Assignment →
Begin with the first line of the entries below and reproduce each line exactly, ending with the line that holds "export ABC_AREA = 1".

Entries provided →
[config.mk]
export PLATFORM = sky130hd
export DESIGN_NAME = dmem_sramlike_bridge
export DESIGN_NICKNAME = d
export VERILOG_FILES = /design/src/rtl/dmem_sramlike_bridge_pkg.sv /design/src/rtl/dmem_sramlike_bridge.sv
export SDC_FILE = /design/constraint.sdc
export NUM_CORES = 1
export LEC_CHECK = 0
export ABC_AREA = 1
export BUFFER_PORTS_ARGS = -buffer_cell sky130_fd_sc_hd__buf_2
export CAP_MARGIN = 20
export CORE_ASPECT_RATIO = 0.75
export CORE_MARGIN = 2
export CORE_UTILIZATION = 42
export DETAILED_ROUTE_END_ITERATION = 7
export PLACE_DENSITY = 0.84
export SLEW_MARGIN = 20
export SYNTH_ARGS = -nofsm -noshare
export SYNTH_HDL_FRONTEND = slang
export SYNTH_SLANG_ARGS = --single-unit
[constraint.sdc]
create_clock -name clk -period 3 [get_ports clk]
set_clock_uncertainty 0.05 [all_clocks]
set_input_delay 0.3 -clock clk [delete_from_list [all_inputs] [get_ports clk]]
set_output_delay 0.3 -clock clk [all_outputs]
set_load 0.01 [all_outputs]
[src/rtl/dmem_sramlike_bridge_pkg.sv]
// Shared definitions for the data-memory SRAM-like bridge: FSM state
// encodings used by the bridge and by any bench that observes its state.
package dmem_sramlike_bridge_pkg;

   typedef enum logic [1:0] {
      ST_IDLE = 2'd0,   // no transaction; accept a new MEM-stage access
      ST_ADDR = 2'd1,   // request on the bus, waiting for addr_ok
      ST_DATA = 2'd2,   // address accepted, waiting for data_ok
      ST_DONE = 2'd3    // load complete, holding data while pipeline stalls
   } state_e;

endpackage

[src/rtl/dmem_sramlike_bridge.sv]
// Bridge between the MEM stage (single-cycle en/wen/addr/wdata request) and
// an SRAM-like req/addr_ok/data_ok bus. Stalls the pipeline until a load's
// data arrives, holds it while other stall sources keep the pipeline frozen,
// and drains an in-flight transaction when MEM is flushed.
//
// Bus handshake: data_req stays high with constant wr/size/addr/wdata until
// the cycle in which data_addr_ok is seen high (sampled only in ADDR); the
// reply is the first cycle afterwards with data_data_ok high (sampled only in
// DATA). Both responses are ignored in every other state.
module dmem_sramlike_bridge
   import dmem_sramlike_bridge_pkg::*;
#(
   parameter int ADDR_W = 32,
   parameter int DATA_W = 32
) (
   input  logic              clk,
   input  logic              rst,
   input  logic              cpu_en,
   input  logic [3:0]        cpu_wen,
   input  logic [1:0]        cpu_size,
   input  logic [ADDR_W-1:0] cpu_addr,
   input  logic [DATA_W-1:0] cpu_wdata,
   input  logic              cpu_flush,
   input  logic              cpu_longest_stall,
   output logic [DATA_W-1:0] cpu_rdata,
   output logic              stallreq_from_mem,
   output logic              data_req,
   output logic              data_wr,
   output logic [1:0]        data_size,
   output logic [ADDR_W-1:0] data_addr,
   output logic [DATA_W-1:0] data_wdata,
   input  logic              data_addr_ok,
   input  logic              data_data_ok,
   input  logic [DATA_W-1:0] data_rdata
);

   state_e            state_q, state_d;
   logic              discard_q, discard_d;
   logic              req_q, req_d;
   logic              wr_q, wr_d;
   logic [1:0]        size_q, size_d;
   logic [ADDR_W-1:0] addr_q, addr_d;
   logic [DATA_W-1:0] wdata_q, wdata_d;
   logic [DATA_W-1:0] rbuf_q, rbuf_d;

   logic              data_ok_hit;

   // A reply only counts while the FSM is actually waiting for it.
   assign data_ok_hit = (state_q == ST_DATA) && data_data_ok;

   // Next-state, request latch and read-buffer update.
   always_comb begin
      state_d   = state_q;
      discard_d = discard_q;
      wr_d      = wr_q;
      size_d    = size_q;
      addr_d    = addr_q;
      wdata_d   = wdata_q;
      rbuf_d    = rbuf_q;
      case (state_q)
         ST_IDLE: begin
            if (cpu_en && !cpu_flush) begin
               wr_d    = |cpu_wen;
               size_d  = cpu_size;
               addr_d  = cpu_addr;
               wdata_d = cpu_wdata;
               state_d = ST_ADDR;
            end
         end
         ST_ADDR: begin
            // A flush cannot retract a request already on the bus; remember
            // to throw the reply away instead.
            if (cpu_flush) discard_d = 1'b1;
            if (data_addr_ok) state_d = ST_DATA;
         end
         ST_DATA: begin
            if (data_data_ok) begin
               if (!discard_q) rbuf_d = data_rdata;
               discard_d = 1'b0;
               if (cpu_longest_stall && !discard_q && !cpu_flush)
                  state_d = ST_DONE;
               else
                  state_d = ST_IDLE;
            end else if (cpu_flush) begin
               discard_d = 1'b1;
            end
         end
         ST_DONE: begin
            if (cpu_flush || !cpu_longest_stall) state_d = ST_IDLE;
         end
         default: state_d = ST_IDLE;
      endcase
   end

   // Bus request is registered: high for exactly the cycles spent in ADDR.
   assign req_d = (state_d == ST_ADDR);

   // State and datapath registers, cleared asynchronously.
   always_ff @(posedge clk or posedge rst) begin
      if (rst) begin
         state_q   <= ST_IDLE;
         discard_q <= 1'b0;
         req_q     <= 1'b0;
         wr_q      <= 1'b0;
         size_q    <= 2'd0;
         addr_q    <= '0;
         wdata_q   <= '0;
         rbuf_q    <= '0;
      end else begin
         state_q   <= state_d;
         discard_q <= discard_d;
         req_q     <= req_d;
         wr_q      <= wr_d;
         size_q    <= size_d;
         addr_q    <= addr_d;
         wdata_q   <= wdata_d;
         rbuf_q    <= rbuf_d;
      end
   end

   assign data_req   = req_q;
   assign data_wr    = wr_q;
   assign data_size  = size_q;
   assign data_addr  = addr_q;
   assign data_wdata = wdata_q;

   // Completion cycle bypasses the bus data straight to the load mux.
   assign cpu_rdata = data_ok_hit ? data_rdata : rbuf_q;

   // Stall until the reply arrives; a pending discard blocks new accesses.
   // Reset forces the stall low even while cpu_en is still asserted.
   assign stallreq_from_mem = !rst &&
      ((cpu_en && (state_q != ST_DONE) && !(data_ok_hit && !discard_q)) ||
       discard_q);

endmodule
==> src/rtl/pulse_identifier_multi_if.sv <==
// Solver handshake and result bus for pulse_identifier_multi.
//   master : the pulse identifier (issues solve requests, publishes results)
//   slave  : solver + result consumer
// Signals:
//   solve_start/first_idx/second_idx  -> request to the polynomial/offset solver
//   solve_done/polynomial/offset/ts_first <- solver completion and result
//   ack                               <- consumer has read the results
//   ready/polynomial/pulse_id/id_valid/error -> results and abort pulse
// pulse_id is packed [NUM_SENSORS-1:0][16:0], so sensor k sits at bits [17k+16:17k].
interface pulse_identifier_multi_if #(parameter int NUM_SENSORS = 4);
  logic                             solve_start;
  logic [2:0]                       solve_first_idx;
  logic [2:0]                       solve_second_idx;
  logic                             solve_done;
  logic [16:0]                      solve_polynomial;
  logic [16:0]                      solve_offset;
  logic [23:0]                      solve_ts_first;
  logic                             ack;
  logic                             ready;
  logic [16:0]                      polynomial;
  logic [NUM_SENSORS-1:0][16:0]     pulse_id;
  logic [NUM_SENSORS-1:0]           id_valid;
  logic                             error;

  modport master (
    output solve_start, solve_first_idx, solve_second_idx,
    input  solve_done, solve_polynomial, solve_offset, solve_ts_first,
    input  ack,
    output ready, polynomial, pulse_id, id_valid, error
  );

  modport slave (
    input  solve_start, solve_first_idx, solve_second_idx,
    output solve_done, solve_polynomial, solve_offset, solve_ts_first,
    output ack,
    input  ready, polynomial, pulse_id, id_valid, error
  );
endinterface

Written reply →
[config.mk]
export PLATFORM = sky130hd
export DESIGN_NAME = dmem_sramlike_bridge
export DESIGN_NICKNAME = d
export VERILOG_FILES = /design/src/rtl/dmem_sramlike_bridge_pkg.sv /design/src/rtl/dmem_sramlike_bridge.sv
export SDC_FILE = /design/constraint.sdc
export NUM_CORES = 1
export LEC_CHECK = 0
export ABC_AREA = 1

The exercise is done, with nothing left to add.